25% smaller !?!

by bobig - opened 22 days ago

Discussion

bobig

22 days ago

Thanks for applying your special sauce to the pruned experts.

nightmedia

Owner 22 days ago

I hope it still works. The perplexity went up from 5-ish to 7-ish in the REAP, and you can't fiddle with experts anymore.

This model has enhanced attention paths customized for GLM, so it should make the model "happier" the same way it worked for Qwens

jc2375

22 days ago

Would be interesting to measure up against your previous full 4.5Air quant with the same mixed precision formula (qx64) that you previously measured against qx5-hi and mxfp4.

nightmedia

Owner 22 days ago

Oh I already did, and it does great.
Running tests takes a long time and HF has some issues with connection limits, I can't properly upload(or even download) anything today.
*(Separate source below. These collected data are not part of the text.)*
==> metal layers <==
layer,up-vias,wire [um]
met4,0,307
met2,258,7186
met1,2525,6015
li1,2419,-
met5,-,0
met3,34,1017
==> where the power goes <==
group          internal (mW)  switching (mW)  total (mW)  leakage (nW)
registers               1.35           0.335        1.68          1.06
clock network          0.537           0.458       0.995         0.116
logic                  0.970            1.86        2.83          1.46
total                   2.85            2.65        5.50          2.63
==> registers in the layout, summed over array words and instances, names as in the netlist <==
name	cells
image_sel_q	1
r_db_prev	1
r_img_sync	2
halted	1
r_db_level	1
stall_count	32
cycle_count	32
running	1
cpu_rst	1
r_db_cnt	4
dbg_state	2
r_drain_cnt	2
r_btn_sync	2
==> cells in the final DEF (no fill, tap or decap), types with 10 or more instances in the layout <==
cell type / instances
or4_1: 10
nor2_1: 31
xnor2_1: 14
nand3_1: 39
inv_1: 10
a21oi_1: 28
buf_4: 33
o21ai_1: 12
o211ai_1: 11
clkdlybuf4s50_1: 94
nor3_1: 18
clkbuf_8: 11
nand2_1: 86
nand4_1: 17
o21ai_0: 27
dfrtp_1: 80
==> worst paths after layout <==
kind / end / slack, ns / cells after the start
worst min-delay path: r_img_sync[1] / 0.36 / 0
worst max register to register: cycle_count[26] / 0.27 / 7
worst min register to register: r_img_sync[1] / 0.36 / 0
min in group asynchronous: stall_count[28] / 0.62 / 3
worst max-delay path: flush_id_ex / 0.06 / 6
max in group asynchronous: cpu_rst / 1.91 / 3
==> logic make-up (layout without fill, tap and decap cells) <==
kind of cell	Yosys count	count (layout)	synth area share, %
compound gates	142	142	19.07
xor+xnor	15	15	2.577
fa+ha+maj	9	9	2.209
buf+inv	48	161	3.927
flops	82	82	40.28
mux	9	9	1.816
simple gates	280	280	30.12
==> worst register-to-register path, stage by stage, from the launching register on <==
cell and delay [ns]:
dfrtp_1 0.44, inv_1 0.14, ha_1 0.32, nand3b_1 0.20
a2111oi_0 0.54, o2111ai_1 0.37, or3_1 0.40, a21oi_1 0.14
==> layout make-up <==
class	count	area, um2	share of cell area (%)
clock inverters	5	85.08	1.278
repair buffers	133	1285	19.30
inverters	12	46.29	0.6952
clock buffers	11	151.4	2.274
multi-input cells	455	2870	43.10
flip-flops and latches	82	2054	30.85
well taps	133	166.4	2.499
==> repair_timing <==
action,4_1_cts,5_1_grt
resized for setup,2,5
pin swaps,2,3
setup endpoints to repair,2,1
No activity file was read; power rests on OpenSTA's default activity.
`config.mk`:
```
export PLATFORM = sky130hd
export DESIGN_NAME = pipelined_ctrl_decoder
export DESIGN_NICKNAME = d
export VERILOG_FILES = /design/src/rtl/pipelined_ctrl_decoder.sv
export SDC_FILE = /design/constraint.sdc
export NUM_CORES = 1
export LEC_CHECK = 0
export BUFFER_PORTS_ARGS = -buffer_cell sky130_fd_sc_hd__buf_2
export CAP_MARGIN = 20
export CORE_MARGIN = 2
export CORE_UTILIZATION = 53
export CTS_CLUSTER_DIAMETER = 50
export DETAILED_ROUTE_END_ITERATION = 12
export PLACE_DENSITY = 0.9
export SLEW_MARGIN = 30
export SYNTH_ARGS = -nofsm -noshare
export SYNTH_HDL_FRONTEND = slang
export SYNTH_SLANG_ARGS = --single-unit
```
`constraint.sdc`:
```
create_clock -name clock -period 2.5 [get_ports clock]
set_clock_uncertainty 0.05 [all_clocks]
set_input_delay 0.375 -clock clock [delete_from_list [all_inputs] [get_ports clock]]
set_output_delay 0.375 -clock clock [all_outputs]
set_load 0.03 [all_outputs]
```
## config.mk

```make
export PLATFORM = sky130hd
export DESIGN_NAME = regfile_write_scheduler
export DESIGN_NICKNAME = d
export VERILOG_FILES = /design/src/rtl/regfile_write_scheduler_pkg.sv /design/src/rtl/wb_hold_buffer.sv /design/src/rtl/regfile_write_scheduler.sv
export SDC_FILE = /design/constraint.sdc
export NUM_CORES = 1
export LEC_CHECK = 0
export ABC_CLOCK_PERIOD_IN_PS = 3800
export CAP_MARGIN = 20
export CORE_MARGIN = 5
export CORE_UTILIZATION = 25
export DETAILED_ROUTE_END_ITERATION = 8
export GPL_ROUTABILITY_DRIVEN = 1
export PLACE_DENSITY = 0.55
export SKIP_LAST_GASP = 1
export SYNTH_ARGS = -nofsm -noshare
export SYNTH_HDL_FRONTEND = slang
export SYNTH_HIERARCHICAL = 1
export SYNTH_SLANG_ARGS = --single-unit
export TNS_END_PERCENT = 5
```

## constraint.sdc

```tcl
create_clock -name clk -period 3.8 [get_ports clk]
set_clock_uncertainty 0.15 [all_clocks]
set_input_delay 0.57 -clock clk [delete_from_list [all_inputs] [get_ports clk]]
set_output_delay 0.57 -clock clk [all_outputs]
set_load 0.03 [all_outputs]
```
It seems that when you run a test, those calls also count, and clog the pipe, so to speak. And I am on a Pro account nevertheless. Weird

I tested LIMI-Air-qx54g-hi and got some weird numbers(hellaswag=0.698, piqa=0.781, winogrande=0.714, the others around 0.4-ish), need to test other quants too. Probably the qx64g-hi would work

bobig

21 days ago

Confirmed, does great. I like it!
Same speed now 15GB smaller with REAP.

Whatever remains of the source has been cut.